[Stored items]
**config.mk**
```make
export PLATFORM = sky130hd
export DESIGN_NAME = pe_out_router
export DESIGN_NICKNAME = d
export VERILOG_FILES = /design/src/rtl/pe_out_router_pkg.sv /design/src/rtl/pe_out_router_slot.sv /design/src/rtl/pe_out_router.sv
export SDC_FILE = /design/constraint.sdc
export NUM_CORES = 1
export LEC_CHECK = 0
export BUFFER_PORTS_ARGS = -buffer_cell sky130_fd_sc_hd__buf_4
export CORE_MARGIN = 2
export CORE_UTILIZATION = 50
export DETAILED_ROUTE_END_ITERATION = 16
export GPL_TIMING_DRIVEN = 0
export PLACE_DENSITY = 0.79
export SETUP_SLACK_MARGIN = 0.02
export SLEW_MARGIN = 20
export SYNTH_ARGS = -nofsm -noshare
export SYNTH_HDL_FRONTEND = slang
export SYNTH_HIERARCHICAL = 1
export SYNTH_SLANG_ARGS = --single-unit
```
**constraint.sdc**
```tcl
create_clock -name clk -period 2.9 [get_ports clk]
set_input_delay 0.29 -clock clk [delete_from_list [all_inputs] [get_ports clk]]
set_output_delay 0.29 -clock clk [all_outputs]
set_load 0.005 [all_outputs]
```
--
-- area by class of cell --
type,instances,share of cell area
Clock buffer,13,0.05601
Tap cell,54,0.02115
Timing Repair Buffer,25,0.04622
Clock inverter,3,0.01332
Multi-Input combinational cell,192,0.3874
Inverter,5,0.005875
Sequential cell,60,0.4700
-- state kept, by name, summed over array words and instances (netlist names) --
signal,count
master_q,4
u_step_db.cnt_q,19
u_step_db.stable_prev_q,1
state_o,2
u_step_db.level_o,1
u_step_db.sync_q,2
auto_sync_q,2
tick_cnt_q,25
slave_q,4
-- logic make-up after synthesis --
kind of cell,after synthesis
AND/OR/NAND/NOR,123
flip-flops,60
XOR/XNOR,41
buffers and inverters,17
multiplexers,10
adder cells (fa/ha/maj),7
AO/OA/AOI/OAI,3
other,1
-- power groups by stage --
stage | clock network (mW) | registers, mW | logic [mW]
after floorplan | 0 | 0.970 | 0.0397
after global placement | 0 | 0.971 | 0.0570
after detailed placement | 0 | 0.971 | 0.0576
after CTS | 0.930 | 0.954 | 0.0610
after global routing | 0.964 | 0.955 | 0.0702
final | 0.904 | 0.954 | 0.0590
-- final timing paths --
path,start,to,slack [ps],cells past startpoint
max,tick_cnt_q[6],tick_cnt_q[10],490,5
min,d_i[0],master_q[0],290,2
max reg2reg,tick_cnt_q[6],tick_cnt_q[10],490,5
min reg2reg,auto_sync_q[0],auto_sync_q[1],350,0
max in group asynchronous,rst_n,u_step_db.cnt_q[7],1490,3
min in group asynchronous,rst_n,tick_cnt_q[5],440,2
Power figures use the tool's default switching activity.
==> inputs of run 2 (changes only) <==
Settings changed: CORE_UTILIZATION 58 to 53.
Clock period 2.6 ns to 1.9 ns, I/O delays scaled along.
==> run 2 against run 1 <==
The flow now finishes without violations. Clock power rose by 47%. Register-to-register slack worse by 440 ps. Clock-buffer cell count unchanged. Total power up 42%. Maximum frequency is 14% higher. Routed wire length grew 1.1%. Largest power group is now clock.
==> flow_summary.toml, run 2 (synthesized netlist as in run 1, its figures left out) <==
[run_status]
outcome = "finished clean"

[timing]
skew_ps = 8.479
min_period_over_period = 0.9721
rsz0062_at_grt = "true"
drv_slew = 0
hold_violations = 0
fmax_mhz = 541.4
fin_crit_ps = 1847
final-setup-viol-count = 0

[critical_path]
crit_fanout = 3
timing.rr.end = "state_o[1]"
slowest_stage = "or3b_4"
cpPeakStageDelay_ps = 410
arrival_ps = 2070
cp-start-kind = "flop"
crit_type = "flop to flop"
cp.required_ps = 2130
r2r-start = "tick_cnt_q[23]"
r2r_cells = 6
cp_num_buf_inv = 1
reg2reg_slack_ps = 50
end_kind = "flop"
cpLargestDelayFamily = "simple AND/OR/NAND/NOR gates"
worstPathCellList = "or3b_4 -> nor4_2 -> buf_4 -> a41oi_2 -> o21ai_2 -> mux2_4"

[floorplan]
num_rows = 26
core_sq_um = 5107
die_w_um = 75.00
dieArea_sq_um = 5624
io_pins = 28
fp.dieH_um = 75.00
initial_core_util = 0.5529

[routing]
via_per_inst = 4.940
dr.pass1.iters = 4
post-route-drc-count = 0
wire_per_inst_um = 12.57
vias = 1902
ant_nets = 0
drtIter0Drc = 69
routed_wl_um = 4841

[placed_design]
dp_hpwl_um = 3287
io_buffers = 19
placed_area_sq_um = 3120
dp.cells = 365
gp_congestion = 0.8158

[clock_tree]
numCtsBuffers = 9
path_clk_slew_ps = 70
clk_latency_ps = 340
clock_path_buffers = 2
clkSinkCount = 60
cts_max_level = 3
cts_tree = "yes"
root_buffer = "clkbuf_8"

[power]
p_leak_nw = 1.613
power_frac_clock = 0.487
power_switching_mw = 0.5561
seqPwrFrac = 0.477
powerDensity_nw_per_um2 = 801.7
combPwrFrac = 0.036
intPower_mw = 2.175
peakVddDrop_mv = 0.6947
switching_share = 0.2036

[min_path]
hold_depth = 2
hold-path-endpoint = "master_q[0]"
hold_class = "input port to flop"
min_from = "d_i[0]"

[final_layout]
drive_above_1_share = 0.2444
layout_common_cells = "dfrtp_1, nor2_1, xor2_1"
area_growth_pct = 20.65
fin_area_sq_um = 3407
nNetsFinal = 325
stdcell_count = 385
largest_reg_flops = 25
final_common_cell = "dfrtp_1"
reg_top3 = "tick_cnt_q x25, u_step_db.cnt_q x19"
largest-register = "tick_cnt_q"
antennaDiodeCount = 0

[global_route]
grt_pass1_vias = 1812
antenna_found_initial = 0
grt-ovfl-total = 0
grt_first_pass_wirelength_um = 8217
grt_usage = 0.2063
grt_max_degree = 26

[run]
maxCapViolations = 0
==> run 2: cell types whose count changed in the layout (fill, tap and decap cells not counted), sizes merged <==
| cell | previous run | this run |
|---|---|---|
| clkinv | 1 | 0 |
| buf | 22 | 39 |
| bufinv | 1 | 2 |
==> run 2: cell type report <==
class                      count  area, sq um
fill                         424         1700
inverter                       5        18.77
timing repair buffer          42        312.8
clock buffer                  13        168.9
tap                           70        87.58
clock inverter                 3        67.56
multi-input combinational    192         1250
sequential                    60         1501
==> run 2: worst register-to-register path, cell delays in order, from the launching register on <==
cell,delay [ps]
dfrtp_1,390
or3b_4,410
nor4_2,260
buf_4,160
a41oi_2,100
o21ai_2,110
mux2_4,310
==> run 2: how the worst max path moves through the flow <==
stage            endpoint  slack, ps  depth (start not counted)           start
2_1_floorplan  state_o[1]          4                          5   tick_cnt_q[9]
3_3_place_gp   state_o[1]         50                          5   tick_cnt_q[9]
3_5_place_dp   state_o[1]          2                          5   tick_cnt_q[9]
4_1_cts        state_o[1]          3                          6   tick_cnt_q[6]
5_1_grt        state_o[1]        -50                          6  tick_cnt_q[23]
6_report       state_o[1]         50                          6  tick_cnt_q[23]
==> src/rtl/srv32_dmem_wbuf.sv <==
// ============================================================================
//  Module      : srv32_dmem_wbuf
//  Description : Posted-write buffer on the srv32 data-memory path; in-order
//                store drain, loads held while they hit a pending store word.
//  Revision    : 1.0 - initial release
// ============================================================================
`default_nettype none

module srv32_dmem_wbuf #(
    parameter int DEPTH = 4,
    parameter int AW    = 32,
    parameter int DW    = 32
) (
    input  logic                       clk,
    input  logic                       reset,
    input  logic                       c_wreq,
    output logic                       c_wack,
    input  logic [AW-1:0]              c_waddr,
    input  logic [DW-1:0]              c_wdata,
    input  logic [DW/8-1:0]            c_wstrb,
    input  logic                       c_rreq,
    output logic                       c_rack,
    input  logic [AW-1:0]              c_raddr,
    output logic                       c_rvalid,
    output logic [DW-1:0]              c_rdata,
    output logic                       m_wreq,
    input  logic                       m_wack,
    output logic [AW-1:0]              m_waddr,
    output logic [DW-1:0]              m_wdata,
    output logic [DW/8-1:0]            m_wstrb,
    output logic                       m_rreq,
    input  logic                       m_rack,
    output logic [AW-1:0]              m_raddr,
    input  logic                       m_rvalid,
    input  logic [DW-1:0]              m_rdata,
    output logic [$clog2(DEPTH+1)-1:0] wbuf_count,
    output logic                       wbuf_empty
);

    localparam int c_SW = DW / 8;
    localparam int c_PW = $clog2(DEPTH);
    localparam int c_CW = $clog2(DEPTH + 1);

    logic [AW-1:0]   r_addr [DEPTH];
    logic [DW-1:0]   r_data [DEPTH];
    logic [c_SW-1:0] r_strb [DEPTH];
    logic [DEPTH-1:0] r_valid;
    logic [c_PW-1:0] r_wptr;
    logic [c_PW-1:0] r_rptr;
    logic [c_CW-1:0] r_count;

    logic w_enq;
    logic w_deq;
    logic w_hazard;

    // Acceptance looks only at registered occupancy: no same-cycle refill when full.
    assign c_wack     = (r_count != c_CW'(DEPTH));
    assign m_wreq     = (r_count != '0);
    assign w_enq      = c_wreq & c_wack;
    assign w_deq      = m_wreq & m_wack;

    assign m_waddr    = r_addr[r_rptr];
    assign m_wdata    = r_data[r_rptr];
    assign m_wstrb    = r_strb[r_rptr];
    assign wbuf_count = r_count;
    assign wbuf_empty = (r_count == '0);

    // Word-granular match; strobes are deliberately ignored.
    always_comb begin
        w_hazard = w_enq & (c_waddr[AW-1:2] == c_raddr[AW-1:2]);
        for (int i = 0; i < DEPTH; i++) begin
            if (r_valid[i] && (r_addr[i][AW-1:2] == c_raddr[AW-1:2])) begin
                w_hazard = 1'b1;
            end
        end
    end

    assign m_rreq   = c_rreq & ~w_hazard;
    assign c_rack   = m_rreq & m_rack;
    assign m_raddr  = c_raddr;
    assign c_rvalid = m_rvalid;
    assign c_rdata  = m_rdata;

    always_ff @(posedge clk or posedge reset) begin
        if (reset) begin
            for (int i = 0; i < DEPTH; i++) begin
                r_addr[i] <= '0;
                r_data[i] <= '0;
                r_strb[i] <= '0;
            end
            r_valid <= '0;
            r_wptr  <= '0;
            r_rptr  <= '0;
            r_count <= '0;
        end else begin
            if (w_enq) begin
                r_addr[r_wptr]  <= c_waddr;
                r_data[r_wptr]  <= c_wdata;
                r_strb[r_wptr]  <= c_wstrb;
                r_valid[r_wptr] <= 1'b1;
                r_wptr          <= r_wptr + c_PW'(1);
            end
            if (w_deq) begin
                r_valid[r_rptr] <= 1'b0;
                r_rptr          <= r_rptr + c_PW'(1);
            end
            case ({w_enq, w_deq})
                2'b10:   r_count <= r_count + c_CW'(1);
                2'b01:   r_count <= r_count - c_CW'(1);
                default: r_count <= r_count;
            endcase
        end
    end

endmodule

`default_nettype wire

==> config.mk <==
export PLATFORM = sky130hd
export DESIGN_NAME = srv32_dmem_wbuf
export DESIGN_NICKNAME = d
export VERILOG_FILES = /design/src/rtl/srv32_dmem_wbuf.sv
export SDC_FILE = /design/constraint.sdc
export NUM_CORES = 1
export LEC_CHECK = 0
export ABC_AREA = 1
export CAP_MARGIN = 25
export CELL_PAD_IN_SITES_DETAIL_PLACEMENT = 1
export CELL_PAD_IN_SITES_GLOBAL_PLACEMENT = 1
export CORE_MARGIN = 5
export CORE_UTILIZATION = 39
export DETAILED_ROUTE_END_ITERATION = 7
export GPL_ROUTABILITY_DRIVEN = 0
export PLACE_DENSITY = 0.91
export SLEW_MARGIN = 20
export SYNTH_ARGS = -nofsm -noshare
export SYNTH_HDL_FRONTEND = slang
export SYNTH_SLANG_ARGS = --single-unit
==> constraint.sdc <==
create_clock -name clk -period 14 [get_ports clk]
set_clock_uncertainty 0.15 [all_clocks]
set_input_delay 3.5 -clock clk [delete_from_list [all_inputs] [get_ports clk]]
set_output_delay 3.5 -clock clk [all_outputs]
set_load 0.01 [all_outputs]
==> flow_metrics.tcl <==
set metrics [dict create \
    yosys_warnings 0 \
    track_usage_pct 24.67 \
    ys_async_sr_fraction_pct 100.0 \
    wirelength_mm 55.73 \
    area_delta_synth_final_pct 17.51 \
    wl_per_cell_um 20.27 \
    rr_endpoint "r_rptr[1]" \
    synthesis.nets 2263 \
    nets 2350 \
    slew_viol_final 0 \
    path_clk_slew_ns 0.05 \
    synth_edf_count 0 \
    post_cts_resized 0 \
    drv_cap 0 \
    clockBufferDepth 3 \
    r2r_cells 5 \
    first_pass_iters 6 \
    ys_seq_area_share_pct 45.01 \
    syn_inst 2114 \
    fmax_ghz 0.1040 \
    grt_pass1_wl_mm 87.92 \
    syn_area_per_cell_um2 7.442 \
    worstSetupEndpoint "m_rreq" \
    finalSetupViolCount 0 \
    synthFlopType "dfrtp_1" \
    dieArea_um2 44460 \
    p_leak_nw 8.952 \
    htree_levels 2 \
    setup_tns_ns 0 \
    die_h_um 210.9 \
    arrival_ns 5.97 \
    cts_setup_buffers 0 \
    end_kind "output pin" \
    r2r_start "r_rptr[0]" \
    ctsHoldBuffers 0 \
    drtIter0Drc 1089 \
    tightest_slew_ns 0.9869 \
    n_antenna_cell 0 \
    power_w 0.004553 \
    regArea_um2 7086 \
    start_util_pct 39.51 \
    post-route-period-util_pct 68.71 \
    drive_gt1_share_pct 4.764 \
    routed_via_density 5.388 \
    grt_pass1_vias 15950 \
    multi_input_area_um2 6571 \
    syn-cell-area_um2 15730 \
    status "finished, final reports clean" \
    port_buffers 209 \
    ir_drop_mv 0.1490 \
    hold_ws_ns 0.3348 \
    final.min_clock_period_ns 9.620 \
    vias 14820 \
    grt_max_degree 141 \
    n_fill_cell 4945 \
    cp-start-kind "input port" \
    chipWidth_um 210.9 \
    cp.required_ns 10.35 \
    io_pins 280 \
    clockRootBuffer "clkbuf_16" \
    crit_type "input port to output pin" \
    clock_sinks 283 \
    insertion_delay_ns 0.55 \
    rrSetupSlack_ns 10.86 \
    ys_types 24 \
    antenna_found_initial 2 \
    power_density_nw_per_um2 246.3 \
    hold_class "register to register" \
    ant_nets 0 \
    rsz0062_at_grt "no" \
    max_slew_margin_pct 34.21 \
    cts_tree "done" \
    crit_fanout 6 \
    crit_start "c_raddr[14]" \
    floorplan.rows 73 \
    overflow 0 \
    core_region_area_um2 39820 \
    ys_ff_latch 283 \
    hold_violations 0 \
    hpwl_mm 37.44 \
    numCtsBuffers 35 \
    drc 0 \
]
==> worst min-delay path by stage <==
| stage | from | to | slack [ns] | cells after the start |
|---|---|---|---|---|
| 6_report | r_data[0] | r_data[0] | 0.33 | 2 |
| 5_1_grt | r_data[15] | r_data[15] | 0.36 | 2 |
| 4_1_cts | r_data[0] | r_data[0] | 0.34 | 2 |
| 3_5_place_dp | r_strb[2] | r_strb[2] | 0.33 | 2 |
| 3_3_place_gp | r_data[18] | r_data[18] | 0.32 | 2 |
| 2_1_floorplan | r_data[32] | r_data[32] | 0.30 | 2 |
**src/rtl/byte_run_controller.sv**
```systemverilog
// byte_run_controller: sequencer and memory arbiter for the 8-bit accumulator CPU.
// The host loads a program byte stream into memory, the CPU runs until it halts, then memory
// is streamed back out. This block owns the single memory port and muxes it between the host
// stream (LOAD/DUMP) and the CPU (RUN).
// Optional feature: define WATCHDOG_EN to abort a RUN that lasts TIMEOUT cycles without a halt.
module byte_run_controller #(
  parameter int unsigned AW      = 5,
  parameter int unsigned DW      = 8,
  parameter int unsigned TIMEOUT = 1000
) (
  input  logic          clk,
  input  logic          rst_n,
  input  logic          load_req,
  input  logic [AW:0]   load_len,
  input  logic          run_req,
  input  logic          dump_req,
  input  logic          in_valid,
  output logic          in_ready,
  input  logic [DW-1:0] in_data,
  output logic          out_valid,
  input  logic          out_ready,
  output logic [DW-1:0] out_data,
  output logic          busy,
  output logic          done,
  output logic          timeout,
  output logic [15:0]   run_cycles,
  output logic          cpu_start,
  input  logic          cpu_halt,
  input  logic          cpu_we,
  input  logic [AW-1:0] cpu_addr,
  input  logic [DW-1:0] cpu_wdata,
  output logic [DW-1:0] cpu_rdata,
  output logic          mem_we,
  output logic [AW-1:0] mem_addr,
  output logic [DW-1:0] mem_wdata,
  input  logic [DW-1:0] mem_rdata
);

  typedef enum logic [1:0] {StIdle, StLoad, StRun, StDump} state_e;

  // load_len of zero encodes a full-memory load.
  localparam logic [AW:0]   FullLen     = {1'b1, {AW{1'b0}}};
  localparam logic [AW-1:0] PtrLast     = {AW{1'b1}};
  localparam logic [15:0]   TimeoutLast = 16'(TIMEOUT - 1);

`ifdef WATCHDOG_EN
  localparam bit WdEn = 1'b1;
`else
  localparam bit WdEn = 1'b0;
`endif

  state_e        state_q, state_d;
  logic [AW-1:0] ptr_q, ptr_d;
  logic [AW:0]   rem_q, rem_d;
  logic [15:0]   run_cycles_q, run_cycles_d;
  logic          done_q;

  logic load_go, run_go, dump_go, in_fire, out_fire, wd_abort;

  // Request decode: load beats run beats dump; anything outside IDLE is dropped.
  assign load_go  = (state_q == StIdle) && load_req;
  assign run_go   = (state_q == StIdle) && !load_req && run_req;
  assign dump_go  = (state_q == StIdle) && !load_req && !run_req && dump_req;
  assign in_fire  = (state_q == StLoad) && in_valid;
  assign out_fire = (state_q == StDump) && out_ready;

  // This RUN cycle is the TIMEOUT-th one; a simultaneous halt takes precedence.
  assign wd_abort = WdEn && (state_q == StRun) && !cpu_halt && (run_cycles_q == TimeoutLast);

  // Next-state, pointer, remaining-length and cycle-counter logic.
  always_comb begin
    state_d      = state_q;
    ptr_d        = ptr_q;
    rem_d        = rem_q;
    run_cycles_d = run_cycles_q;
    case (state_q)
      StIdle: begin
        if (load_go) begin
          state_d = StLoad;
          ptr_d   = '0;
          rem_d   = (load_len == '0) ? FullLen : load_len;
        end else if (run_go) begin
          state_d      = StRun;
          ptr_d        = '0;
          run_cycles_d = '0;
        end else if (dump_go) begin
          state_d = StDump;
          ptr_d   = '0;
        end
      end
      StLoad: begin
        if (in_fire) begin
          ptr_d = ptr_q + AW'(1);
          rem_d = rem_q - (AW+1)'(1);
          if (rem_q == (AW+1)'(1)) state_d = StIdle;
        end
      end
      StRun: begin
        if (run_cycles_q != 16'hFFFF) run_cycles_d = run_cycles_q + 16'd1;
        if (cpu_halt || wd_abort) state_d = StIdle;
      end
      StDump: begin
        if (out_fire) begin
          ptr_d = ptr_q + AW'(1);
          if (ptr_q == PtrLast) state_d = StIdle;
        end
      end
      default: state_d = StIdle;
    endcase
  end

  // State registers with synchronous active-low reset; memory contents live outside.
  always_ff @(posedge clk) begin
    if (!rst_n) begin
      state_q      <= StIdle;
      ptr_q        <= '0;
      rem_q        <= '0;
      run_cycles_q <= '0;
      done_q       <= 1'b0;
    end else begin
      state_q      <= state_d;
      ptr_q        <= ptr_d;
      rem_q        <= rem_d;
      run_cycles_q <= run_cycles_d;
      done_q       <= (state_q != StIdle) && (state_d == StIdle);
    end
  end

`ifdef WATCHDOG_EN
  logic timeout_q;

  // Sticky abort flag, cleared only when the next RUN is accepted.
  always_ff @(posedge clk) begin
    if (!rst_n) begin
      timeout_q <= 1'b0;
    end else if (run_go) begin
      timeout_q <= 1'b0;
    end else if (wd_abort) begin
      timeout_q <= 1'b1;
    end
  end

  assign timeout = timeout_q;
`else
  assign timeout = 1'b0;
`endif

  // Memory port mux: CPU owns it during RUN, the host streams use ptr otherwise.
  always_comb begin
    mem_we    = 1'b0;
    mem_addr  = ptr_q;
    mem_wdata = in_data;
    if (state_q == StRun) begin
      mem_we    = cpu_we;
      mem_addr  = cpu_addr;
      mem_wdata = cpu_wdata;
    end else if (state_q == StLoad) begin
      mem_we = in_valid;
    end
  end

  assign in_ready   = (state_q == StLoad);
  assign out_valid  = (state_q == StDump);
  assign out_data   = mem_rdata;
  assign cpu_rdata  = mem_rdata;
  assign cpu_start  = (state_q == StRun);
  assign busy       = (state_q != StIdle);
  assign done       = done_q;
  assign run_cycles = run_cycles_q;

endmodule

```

## What you have to do
Taking the entries above, print exactly the lines starting at the line with "[final_layout]" and ending at the line with "grt_usage = 0.2063", both included.

## Completed exercise
[final_layout]
drive_above_1_share = 0.2444
layout_common_cells = "dfrtp_1, nor2_1, xor2_1"
area_growth_pct = 20.65
fin_area_sq_um = 3407
nNetsFinal = 325
stdcell_count = 385
largest_reg_flops = 25
final_common_cell = "dfrtp_1"
reg_top3 = "tick_cnt_q x25, u_step_db.cnt_q x19"
largest-register = "tick_cnt_q"
antennaDiodeCount = 0

[global_route]
grt_pass1_vias = 1812
antenna_found_initial = 0
grt-ovfl-total = 0
grt_first_pass_wirelength_um = 8217
grt_usage = 0.2063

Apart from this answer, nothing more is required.